Poursuivant les idées exprimées par Luca, donnons la parole à Anastasia Florea, étudiante en deuxième année à la Faculté de Journalisme et Sciences de la Communication de l’Université d’État de Moldavie. Le hasard a fait qu’elle se trouve à Bruxelles dans cette période, grâce à une bourse Erasmus+. Sa mobilité à l’IHECS se déroule, ainsi, en confinement. La jeune femme a eu la possibilité de revenir en Moldavie, comme l’ont fait les autres participantes moldaves au programme, mais Anastasia a décidé de rester dans la capitale belge et suivre les cours en ligne. «Avec la mise en place du régime de quarantaine, nous faisons tous les cours en ligne, y compris les cours pratiques, explique l’étudiante.
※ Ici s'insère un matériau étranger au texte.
**src/rtl/wb_stage_pkg.sv**
```systemverilog
// Shared constants for the writeback stage: datapath/register sizes,
// load funct3 encodings and the arbiter grant encoding.
package wb_stage_pkg;
  localparam int DataSize    = 32;
  localparam int RegAddrSize = 5;
  localparam int RegFileSize = 1 << RegAddrSize;

  localparam logic [2:0] F3_LB  = 3'b000;
  localparam logic [2:0] F3_LH  = 3'b001;
  localparam logic [2:0] F3_LW  = 3'b010;
  localparam logic [2:0] F3_LBU = 3'b100;
  localparam logic [2:0] F3_LHU = 3'b101;

  // Which source won the most recent accept.
  typedef enum logic {GRANT_ALU = 1'b0, GRANT_MEM = 1'b1} grant_e;
endpackage

```
**src/rtl/wb_stage_if.sv**
```systemverilog
// Writeback stage bus: ALU and load result handshakes, decoder issue and
// hazard query, and the register file write port.
// master = upstream pipeline / register file side, slave = wb_stage.
interface wb_stage_if #(
  parameter int DATA_W = 32,
  parameter int ADDR_W = 5
);
  logic              aluValid;
  logic              aluReady;
  logic [ADDR_W-1:0] aluRd;
  logic [DATA_W-1:0] aluData;
  logic              memValid;
  logic              memReady;
  logic [ADDR_W-1:0] memRd;
  logic [DATA_W-1:0] memData;
  logic [2:0]        memFunct3;
  logic [1:0]        memByteOff;
  logic              issueValid;
  logic [ADDR_W-1:0] issueRd;
  logic              flush;
  logic [ADDR_W-1:0] rs1Addr;
  logic [ADDR_W-1:0] rs2Addr;
  logic              rs1Busy;
  logic              rs2Busy;
  logic              writeEnable;
  logic [ADDR_W-1:0] writeAddr;
  logic [DATA_W-1:0] writeDate;

  modport master (
    output aluValid, aluRd, aluData, memValid, memRd, memData, memFunct3,
           memByteOff, issueValid, issueRd, flush, rs1Addr, rs2Addr,
    input  aluReady, memReady, rs1Busy, rs2Busy, writeEnable, writeAddr,
           writeDate
  );
  modport slave (
    input  aluValid, aluRd, aluData, memValid, memRd, memData, memFunct3,
           memByteOff, issueValid, issueRd, flush, rs1Addr, rs2Addr,
    output aluReady, memReady, rs1Busy, rs2Busy, writeEnable, writeAddr,
           writeDate
  );
endinterface

```
**src/rtl/wb_stage_load_align.sv**
```systemverilog
// Load alignment (combinational): selects the byte/half addressed by
// byte_off out of the aligned memory word and sign/zero extends it.
// Ports: mem_data/funct3/byte_off in, data_o formatted word out.
module wb_stage_load_align
  import wb_stage_pkg::*;
#(
  parameter int DATA_W = DataSize
) (
  input  logic [DATA_W-1:0] mem_data,
  input  logic [2:0]        funct3,
  input  logic [1:0]        byte_off,
  output logic [DATA_W-1:0] data_o
);
  logic [7:0]  byte_v;
  logic [15:0] half_v;

  always_comb begin
    byte_v = mem_data[{byte_off, 3'b000} +: 8];
    // Halfword loads ignore byte_off[0].
    half_v = mem_data[{byte_off[1], 4'b0000} +: 16];
    case (funct3)
      F3_LB:   data_o = {{(DATA_W-8){byte_v[7]}}, byte_v};
      F3_LH:   data_o = {{(DATA_W-16){half_v[15]}}, half_v};
      F3_LBU:  data_o = {{(DATA_W-8){1'b0}}, byte_v};
      F3_LHU:  data_o = {{(DATA_W-16){1'b0}}, half_v};
      default: data_o = mem_data;  // LW and undefined codes
    endcase
  end
endmodule

```
**src/rtl/wb_stage.sv**
```systemverilog
// Writeback stage: round-robin arbiter between ALU and load results,
// registered register-file write port, and pending-destination scoreboard
// for RAW hazard stalls.
// Ports: clk, rst_n (async active low), bus (wb_stage_if.slave).
module wb_stage
  import wb_stage_pkg::*;
#(
  parameter int DATA_W = DataSize,
  parameter int ADDR_W = RegAddrSize
) (
  input logic    clk,
  input logic    rst_n,
  wb_stage_if.slave bus
);
  localparam int NREG = 1 << ADDR_W;

  grant_e            last_grant_q, last_grant_d;
  logic              we_q, we_d;
  logic [ADDR_W-1:0] waddr_q, waddr_d;
  logic [DATA_W-1:0] wdata_q, wdata_d;
  logic [NREG-1:0]   pending_q, pending_d;

  logic              alu_acc, mem_acc, acc;
  logic [ADDR_W-1:0] acc_rd;
  logic [DATA_W-1:0] acc_data, mem_fmt;

  wb_stage_load_align #(.DATA_W(DATA_W)) u_load_align (
    .mem_data (bus.memData),
    .funct3   (bus.memFunct3),
    .byte_off (bus.memByteOff),
    .data_o   (mem_fmt)
  );

  // Under contention the source not granted last time wins.
  always_comb begin
    alu_acc  = bus.aluValid && (!bus.memValid || last_grant_q == GRANT_MEM);
    mem_acc  = bus.memValid && (!bus.aluValid || last_grant_q == GRANT_ALU);
    acc      = alu_acc || mem_acc;
    acc_rd   = alu_acc ? bus.aluRd : bus.memRd;
    acc_data = alu_acc ? bus.aluData : mem_fmt;
  end

  assign bus.aluReady    = alu_acc;
  assign bus.memReady    = mem_acc;
  assign bus.writeEnable = we_q;
  assign bus.writeAddr   = waddr_q;
  assign bus.writeDate   = wdata_q;
  assign bus.rs1Busy     = (bus.rs1Addr != '0) && pending_q[bus.rs1Addr];
  assign bus.rs2Busy     = (bus.rs2Addr != '0) && pending_q[bus.rs2Addr];

  always_comb begin
    last_grant_d = last_grant_q;
    if (alu_acc)      last_grant_d = GRANT_ALU;
    else if (mem_acc) last_grant_d = GRANT_MEM;

    // x0 results are consumed but never written; addr/data hold otherwise.
    we_d    = acc && (acc_rd != '0);
    waddr_d = we_d ? acc_rd : waddr_q;
    wdata_d = we_d ? acc_data : wdata_q;

    // Order matters: flush, then retire-clear, then issue-set, so a newer
    // producer issued this cycle survives both.
    pending_d = bus.flush ? '0 : pending_q;
    if (acc) pending_d[acc_rd] = 1'b0;
    if (bus.issueValid && bus.issueRd != '0) pending_d[bus.issueRd] = 1'b1;
  end

  always_ff @(posedge clk or negedge rst_n) begin
    if (!rst_n) begin
      last_grant_q <= GRANT_MEM;
      we_q         <= 1'b0;
      waddr_q      <= '0;
      wdata_q      <= '0;
      pending_q    <= '0;
    end else begin
      last_grant_q <= last_grant_d;
      we_q         <= we_d;
      waddr_q      <= waddr_d;
      wdata_q      <= wdata_d;
      pending_q    <= pending_d;
    end
  end
endmodule

```
**src/flat_wrapper.sv**
```systemverilog
// flat-port wrapper written by rule: the top's interface ports become plain ports
module wb_stage_flat import wb_stage_pkg::*;
#(
  parameter int DATA_W = DataSize,
  parameter int ADDR_W = RegAddrSize
)
  (clk, rst_n, bus_aluValid, bus_aluRd, bus_aluData, bus_memValid, bus_memRd, bus_memData, bus_memFunct3, bus_memByteOff, bus_issueValid, bus_issueRd, bus_flush, bus_rs1Addr, bus_rs2Addr, bus_aluReady, bus_memReady, bus_rs1Busy, bus_rs2Busy, bus_writeEnable, bus_writeAddr, bus_writeDate);
  wb_stage_if #(.DATA_W(DATA_W), .ADDR_W(ADDR_W)) bus_i ();
  input logic clk;
  input logic rst_n;
  input wire logic [$bits(bus_i.aluValid)-1:0] bus_aluValid;
  input wire logic [$bits(bus_i.aluRd)-1:0] bus_aluRd;
  input wire logic [$bits(bus_i.aluData)-1:0] bus_aluData;
  input wire logic [$bits(bus_i.memValid)-1:0] bus_memValid;
  input wire logic [$bits(bus_i.memRd)-1:0] bus_memRd;
  input wire logic [$bits(bus_i.memData)-1:0] bus_memData;
  input wire logic [$bits(bus_i.memFunct3)-1:0] bus_memFunct3;
  input wire logic [$bits(bus_i.memByteOff)-1:0] bus_memByteOff;
  input wire logic [$bits(bus_i.issueValid)-1:0] bus_issueValid;
  input wire logic [$bits(bus_i.issueRd)-1:0] bus_issueRd;
  input wire logic [$bits(bus_i.flush)-1:0] bus_flush;
  input wire logic [$bits(bus_i.rs1Addr)-1:0] bus_rs1Addr;
  input wire logic [$bits(bus_i.rs2Addr)-1:0] bus_rs2Addr;
  output wire logic [$bits(bus_i.aluReady)-1:0] bus_aluReady;
  output wire logic [$bits(bus_i.memReady)-1:0] bus_memReady;
  output wire logic [$bits(bus_i.rs1Busy)-1:0] bus_rs1Busy;
  output wire logic [$bits(bus_i.rs2Busy)-1:0] bus_rs2Busy;
  output wire logic [$bits(bus_i.writeEnable)-1:0] bus_writeEnable;
  output wire logic [$bits(bus_i.writeAddr)-1:0] bus_writeAddr;
  output wire logic [$bits(bus_i.writeDate)-1:0] bus_writeDate;
  assign bus_i.aluValid = bus_aluValid;
  assign bus_i.aluRd = bus_aluRd;
  assign bus_i.aluData = bus_aluData;
  assign bus_i.memValid = bus_memValid;
  assign bus_i.memRd = bus_memRd;
  assign bus_i.memData = bus_memData;
  assign bus_i.memFunct3 = bus_memFunct3;
  assign bus_i.memByteOff = bus_memByteOff;
  assign bus_i.issueValid = bus_issueValid;
  assign bus_i.issueRd = bus_issueRd;
  assign bus_i.flush = bus_flush;
  assign bus_i.rs1Addr = bus_rs1Addr;
  assign bus_i.rs2Addr = bus_rs2Addr;
  assign bus_aluReady = bus_i.aluReady;
  assign bus_memReady = bus_i.memReady;
  assign bus_rs1Busy = bus_i.rs1Busy;
  assign bus_rs2Busy = bus_i.rs2Busy;
  assign bus_writeEnable = bus_i.writeEnable;
  assign bus_writeAddr = bus_i.writeAddr;
  assign bus_writeDate = bus_i.writeDate;
  wb_stage #(.DATA_W(DATA_W), .ADDR_W(ADDR_W)) u_core (.clk(clk), .rst_n(rst_n), .bus(bus_i));
endmodule
```
**config.mk**
```make
export PLATFORM = sky130hd
export DESIGN_NAME = wb_stage_flat
export DESIGN_NICKNAME = d
export VERILOG_FILES = /design/src/rtl/wb_stage_pkg.sv /design/src/rtl/wb_stage_if.sv /design/src/rtl/wb_stage_load_align.sv /design/src/rtl/wb_stage.sv /design/src/flat_wrapper.sv
export SDC_FILE = /design/constraint.sdc
export NUM_CORES = 1
export LEC_CHECK = 0
export CAP_MARGIN = 25
export CORE_AREA = 2 2 131 95
export DETAILED_ROUTE_END_ITERATION = 8
export DIE_AREA = 0 0 133 97
export HOLD_SLACK_MARGIN = 0.15
export PLACE_DENSITY = 0.77
export SYNTH_ARGS = -nofsm -noshare
export SYNTH_HDL_FRONTEND = slang
export SYNTH_HIERARCHICAL = 1
export SYNTH_SLANG_ARGS = --single-unit
```
**constraint.sdc**
```tcl
create_clock -name clk -period 4.6 [get_ports clk]
set_input_delay 0.69 -clock clk [delete_from_list [all_inputs] [get_ports clk]]
set_output_delay 0.69 -clock clk [all_outputs]
set_load 0.01 [all_outputs]
```
Word level (Yosys, flattened, before mapping)
Index checks and enable logic that the tools add are counted.
- register bits after elaboration: 71
- input port bits: 100
- output and inout port bits: 42
- word-level logic and storage cells: 55
- order comparisons: 6
- equality and inequality tests: 3
- shifts and indexed selects: 2
- multiplexer cells: 16
- bitwise logic cells: 4
- reductions and logical operators: 19
- operator list (kind ; count):
    32-bit 2-to-1 mux ; 4
    32-bit case mux with 4 select lines ; 1
    32-bit bitwise AND ; 1
    32-bit inverter ; 1
    32-bit OR ; 1
    32-bit by 6-bit variable part select with 16-bit output ; 1
    32-bit by 6-bit variable part select with 8-bit output ; 1
    5-bit by 6-bit less-than comparator with 1-bit output (second input constant) ; 4
    5-bit nonzero test ; 4
    1-bit binary-select mux with 5-bit select ; 2
    1-bit demux with 5-bit select ; 2
    5-bit by 1-bit >= comparator with 1-bit output (second input constant) ; 2
    1-bit logical AND ; 8
    3-bit == test (second input constant) ; 2
    1-bit 2-to-1 mux ; 6
    5-bit 2-to-1 mux ; 1
    3-bit by 1-bit == test with 1-bit output (second input constant) ; 1
    3-bit zero test ; 1
    1-bit logical OR ; 3
    1-bit zero test ; 2
    2-bit nonzero test ; 1
    1-bit inverter ; 1

Depth between registers and ports, before layout
Gate-level depths: netlist of the first run.
- depth in word-level cells: 13
- gate-level depth with buffers: 9
- mapped depth without buffers: 7

By module
The synthesis of the first run kept the hierarchy.
- by module, submodules not included (module ; instances ; cells an instance ; area each (um2) ; seq. area each (um2)):
    wb_stage ; 1 ; 452 ; 4317.9 ; 1778.0
    wb_stage_load_align ; 1 ; 118 ; 794.5 ; 0.0

Worst setup path after synthesis of the first run
No wires, ideal clock.
- path kind: input -> output
- start: in bus_rs2Addr[0]
- end: out bus_rs2Busy
- arrival time: 2.015 ns
- required time: 3.910 ns
- setup slack: 1.895 ns
- stages on the path: 5
- buffers on the path: 1
- cell sequence: clkbuf_1 -> mux2_2 -> o311ai_0 -> nor4b_1 -> or3_1
- longest elaborated chain between the ends: 3
- elaborated cells between the ends (all ways): 4
- those cells by class: mux (2); reduce/logical (2)
- ends and longest elaborated chain (what ; line ; text):
    start: declaration ; flat_wrapper.sv:23 ; input wire logic [$bits(bus_i.rs2Addr)-1:0] bus_rs2Addr;
    1-bit binary-select mux with 5-bit select ; wb_stage.sv:49 ; assign bus.rs2Busy = (bus.rs2Addr != '0) && pending_q[bus.rs2Addr];
    1-bit 2-to-1 mux (implied by the code) ; wb_stage.sv:49 ;
    1-bit logical AND (*) ; wb_stage.sv:49 ;
    end: declaration ; flat_wrapper.sv:27 ; output wire logic [$bits(bus_i.rs2Busy)-1:0] bus_rs2Busy;
Mark *: on every way between the ends. The rest lies on a longest branch, timed or not. The select of a mux whose other input is x is not followed.

Worst setup path in the final report of the first run
Ends and elaborated chain as after synthesis.

==> results of run 1 <==
[cells in the mapped netlist, types with 9 or more instances]
cell type                  instances
sky130_fd_sc_hd__a21oi_1          14
sky130_fd_sc_hd__a22o_1            9
sky130_fd_sc_hd__clkbuf_1         29
sky130_fd_sc_hd__dfrtp_1          70
sky130_fd_sc_hd__inv_1            14
sky130_fd_sc_hd__mux2_4           27
sky130_fd_sc_hd__mux2i_1          24
sky130_fd_sc_hd__nand2_1         146
sky130_fd_sc_hd__nand2b_1         10
sky130_fd_sc_hd__nand3_1          10
sky130_fd_sc_hd__nand3b_1         16
sky130_fd_sc_hd__nor2_1           11
sky130_fd_sc_hd__nor2b_1          11
sky130_fd_sc_hd__nor3_1            9
sky130_fd_sc_hd__o211ai_1         15
sky130_fd_sc_hd__o21ai_0          30
sky130_fd_sc_hd__o311ai_0         13
[worst reg2reg max path: cells and delay by family, from the launching register on]
kind                   cells  cell delay [ns]
buffers and inverters      2             0.79
AND/OR/NAND/NOR            2             0.50
multiplexers               1             0.39
flip-flops                 1             0.55
AO/OA/AOI/OAI              2             0.59
[cell type report]
cell class	instances	area, um^2	area share (%)
multi-input combinational	440	3020	44.4
timing repair buffer	146	1440	21.2
clock inverter	6	68.8	1.01
sequential	71	1780	26.1
inverter	18	72.6	1.07
tap	157	196	2.88
clock buffer	10	229	3.36
[worst paths after layout]
path                                            endpoint                startpoint  slack (ns)
worst max-delay path                         bus_rs2Busy            bus_rs2Addr[0]        0.75
worst min-delay path             u_core/bus.writeDate[0]                     rst_n        0.26
worst max register to register  u_core/bus.writeDate[25]       u_core/last_grant_q        1.65
worst min register to register  u_core/bus.writeDate[26]  u_core/bus.writeDate[26]        0.49
max in group asynchronous        u_core/bus.writeAddr[4]                     rst_n        3.29
min in group clk                u_core/bus.writeDate[26]  u_core/bus.writeDate[26]        0.49
[layout by cell type (no fill, tap or decap), types with 6 or more instances in the layout]
cell / n
sky130_fd_sc_hd__a21oi_1: 14
sky130_fd_sc_hd__dfrtp_1: 70
sky130_fd_sc_hd__nor2_1: 11
sky130_fd_sc_hd__mux2_2: 7
sky130_fd_sc_hd__o211ai_1: 15
sky130_fd_sc_hd__clkbuf_16: 9
sky130_fd_sc_hd__o22a_1: 8
sky130_fd_sc_hd__a221o_1: 8
sky130_fd_sc_hd__mux2_4: 27
sky130_fd_sc_hd__nor3_1: 9
sky130_fd_sc_hd__nand3_1: 10
sky130_fd_sc_hd__mux4_2: 6
sky130_fd_sc_hd__nand3b_1: 16
sky130_fd_sc_hd__clkdlybuf4s50_1: 140
sky130_fd_sc_hd__inv_1: 14
sky130_fd_sc_hd__o311ai_0: 13
sky130_fd_sc_hd__nand2b_1: 10
sky130_fd_sc_hd__a22o_1: 9
sky130_fd_sc_hd__mux2_1: 6
sky130_fd_sc_hd__o21ai_0: 30
sky130_fd_sc_hd__nand2_1: 146
sky130_fd_sc_hd__mux2i_1: 24
sky130_fd_sc_hd__nor2b_1: 11
[kinds of logic (layout without fill, tap and decap cells)]
group,after synthesis,after routing
AND/OR/NAND/NOR,235,235
buffers and inverters,59,180
multiplexers,70,70
AO/OA/AOI/OAI,135,135
flip-flops,71,71
[through the flow]
| stage | instance area [um^2] | setup WS, ns | instances | power [mW] |
|---|---|---|---|---|
| after floorplan | 5110 | 1.89 | 570 | 1.04 |
| after global placement | 6510 | 0.852 | 832 | 1.32 |
| after detailed placement | 6510 | 0.733 | 832 | 1.33 |
| after CTS | 6810 | 0.739 | 848 | 2.03 |
| after global routing | 6810 | 0.533 | 848 | 2.12 |
| final | 6810 | 0.746 | 848 | 2.02 |
[power by group through the flow]
stage | combinational (mW) | sequential, mW | clock (mW)
2_1_floorplan | 0.287 | 0.751 | 0
3_3_place_gp | 0.586 | 0.732 | 0
3_5_place_dp | 0.595 | 0.736 | 0
4_1_cts | 0.599 | 0.726 | 0.701
5_1_grt | 0.646 | 0.732 | 0.737
6_report | 0.601 | 0.726 | 0.690
[flip-flops by register name, summed over array words and instances, names as in the netlist]
signal                  cells
u_core/bus.writeAddr        5
u_core/bus.writeDate       32
u_core/bus.writeEnable      1
u_core/last_grant_q         1
u_core/pending_q           32
[per-layer routing]
metal | vias to the layer above | GRT usage [%] | routed length (um) | share of wire, %
met5 | - | 0 | 0 | 0
met3 | 25 | 6.55 | 1370 | 8.2
li1 | 2310 | - | - | -
met4 | 0 | 7.44 | 324 | 1.9
met2 | 246 | 36.9 | 7180 | 43
met1 | 2398 | 40.3 | 7950 | 47
==> flow_metrics.py, run 1 <==
metrics = {
    "placed_design": {
        "dpl.hpwl_um": 13000,
        "place.port_buffers": 141,
        "globalplace.congestion": 1.01,
    },
    "die": {
        "die_y_um": 97,
        "dieArea_um2": 12900,
        "num_rows": 33,
        "placeableCoreArea_um2": 11500,
        "initial_utilization_pct": 44.4,
        "boundaryPins": 142,
        "die_width_um": 133,
    },
    "timing": {
        "timing.final.crit_share_pct": 83.8,
        "fmax_mhz": 259,
        "rsz0062_at_grt": "no",
        "setup_tns_ns": 0,
        "worst_slew_pin_slew_ns": 0.831,
        "finalSetupViolations": 0,
        "finalCriticalPeriod_ns": 3.85,
        "timing.slew.headroom_pct": 44.3,
        "worst_hold_slack_ns": 0.260,
        "final-hold-violation-count": 0,
        "drv_slew": 0,
        "finClkSkew_ns": 0.0105,
    },
    "routing": {
        "first_pass_drt_iterations": 5,
        "vias_per_cell": 5.87,
        "iteration_0_drc_markers": 450,
        "per_cell_routed_wire_length_um": 19.8,
        "drt_total_wl_um": 16800,
        "via_count": 4979,
        "drt.antenna.violating_nets": 0,
        "detail_route.drc_violations": 0,
    },
    "cts": {
        "post_cts_buffers": 0,
        "hold_buf_cts": 0,
        "clock_sinks": 71,
        "clkLatencyLatePin_ns": 0.33,
        "clk_pin_slew_ns": 0.06,
        "cts.root.buffer_cell": "sky130_fd_sc_hd__clkbuf_16",
        "cts.repair.resized": 0,
        "cts_buffer_depth": 2,
        "clock_tree.htree_level_count": 3,
        "tritoncts": "done",
        "cts_buffers": 9,
    },
    "synth": {
        "synth.yosys.warnings": 6,
        "synthDistinctLibCells": 64,
        "synthFlopType": "sky130_fd_sc_hd__dfrtp_1",
        "postSynthRegisterBits": 71,
        "seq_area_frac_synth_pct": 34.8,
        "synthesis.area_um2": 5110,
        "synth_async_sr_flop_share_pct": 100,
        "netlist_instances": 570,
        "post_synth.cell_area_avg_um2": 8.97,
        "synth.top_cell.area_share_pct": 34.3,
        "synth-xor-area-share_pct": 0,
        "compound_gate_fraction_of_synth_area_pct": 19.4,
        "ranking_of_synthesized_cells_by_area": "sky130_fd_sc_hd__dfrtp_1 (34%), sky130_fd_sc_hd__nand2_1 (11%), sky130_fd_sc_hd__mux2_4 (7.9%)",
        "synthMuxAreaShare_pct": 18.1,
        "synth.net_count": 670,
        "yosys.area_share.simple_pct": 21.6,
        "synth_enable_flop_cells": 0,
        "yosys.area.top_type": "sky130_fd_sc_hd__dfrtp_1",
        "largest_family_of_logic_cells_by_synthesized_area": "simple AND/OR/NAND/NOR gates",
        "synth-adder-area-share_pct": 0,
    },
    "grt": {
        "grt_pass1_wl_um": 26900,
        "grt_use_total_pct": 26.5,
        "grt_overflow_total": 0,
        "number_of_antenna_violations_at_the_first_check_in_global_routing": 0,
        "grt_max_degree": 57,
        "grt_pass1_vias": 4783,
    },
    "finish": {
        "area_growth_syn_to_layout_pct": 33.2,
        "n_antenna_cell": 0,
        "layout-drive-gt1-share_pct": 10.6,
        "final_nets": 786,
        "fillerInstances": 979,
        "postLayoutCoreUtil_pct": 59.1,
    },
    "pwr": {
        "cellLeakagePower_nw": 3.03,
        "vdd_ir_drop_max_mv": 0.210,
        "power.combinational.fraction_pct": 29.8,
        "swShare_pct": 29.3,
        "netSwitchingPower_uw": 592,
        "power.clock.fraction_pct": 34.2,
        "sequentialPowerShare_pct": 36.0,
        "cellPowerDensity_nw_per_um2": 296,
        "internal_power_mw": 1.43,
    },
    "run_status": {
        "outcome": "complete, no violations",
    },
    "worst_setup_path": {
        "cp_slowest_cell": "sky130_fd_sc_hd__clkdlybuf4s50_1",
        "category_of_the_worst_setup_path_launch_point": "primary input",
        "setup.worst_path.end_class": "primary output",
        "timing.critical_path.slowest_cell_delay_ns": 0.81,
        "path_common_cell": "sky130_fd_sc_hd__clkdlybuf4s50_1",
        "worstRegToRegCells": 7,
        "cp_data_arrival_time_ns": 3.16,
        "timing.critical_path.depth": 6,
        "cp_max_fo": 18,
        "critical-path-top-delay-family": "buffers and inverters",
        "timing_worst_setup_path_type": "primary input to primary output",
        "worst-path-buf-inv": 2,
        "critical_path.cell_chain": "clkdlybuf4s50_1 > mux2_2 > o311ai_0 > nor4b_1 > or3_1 > clkdlybuf4s50_1",
        "worstPathRequired_ns": 3.91,
    },
    "flow_run": {
        "drv_cap": 0,
    },
    "worst_hold_path": {
        "hp-class": "primary input to async pin",
    },
}
Power figures use the tool's default switching activity.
L’administration de l’université nous a proposé de rentrer chez nous, et de nombreux étudiants l’ont fait avant la fermeture des frontières. Je suis restée ici en espérant que cette pandémie passera le plus vite possible et que nous retournerions à l’université pour reprendre les cours normalement. Malheureusement, le programme est en train de se terminer, mais on est toujours en confinement. Les cours sont organisés sur la plate-forme Microsoft Teams, selon le calendrier académique. Nous avons le soutien et l’encouragement des enseignants et des responsables des mobilités internationales. L’IHECS nous a donné accès libre à plusieurs applications comme Adobe Photoshop, Premiere pro, etc. Les examens se dérouleront, eux aussi, à distance, sous une forme choisie par chaque enseignant. En même temps, on n’a pas renoncé aux présentations de la fin du semestre, on les fait en ligne devant les collègues, comme si on était à l’Université, en bénéficiant de la réaction du professeur. Pour certains cours, nous avons trouvé des alternatives. Par exemple, pour le cours de vidéo, la professeure nous a permis de filmer avec le smartphone personnel. Après tout ce temps d’étude en ligne, j’ai réalisé que c’était beaucoup mieux à l’Université. C’est plus intéressant, on voit les collègues, on communique, on rigole ensemble… l’Université me manque. Même si c’est une période un peu compliquée et extraordinaire, je suis extrêmement heureuse d’avoir eu l’opportunité de me lancer dans une telle aventure. Finalement, la vie commence là où on sort de sa zone de confort », croient la jeunesse et l’optimisme d’Anastasia.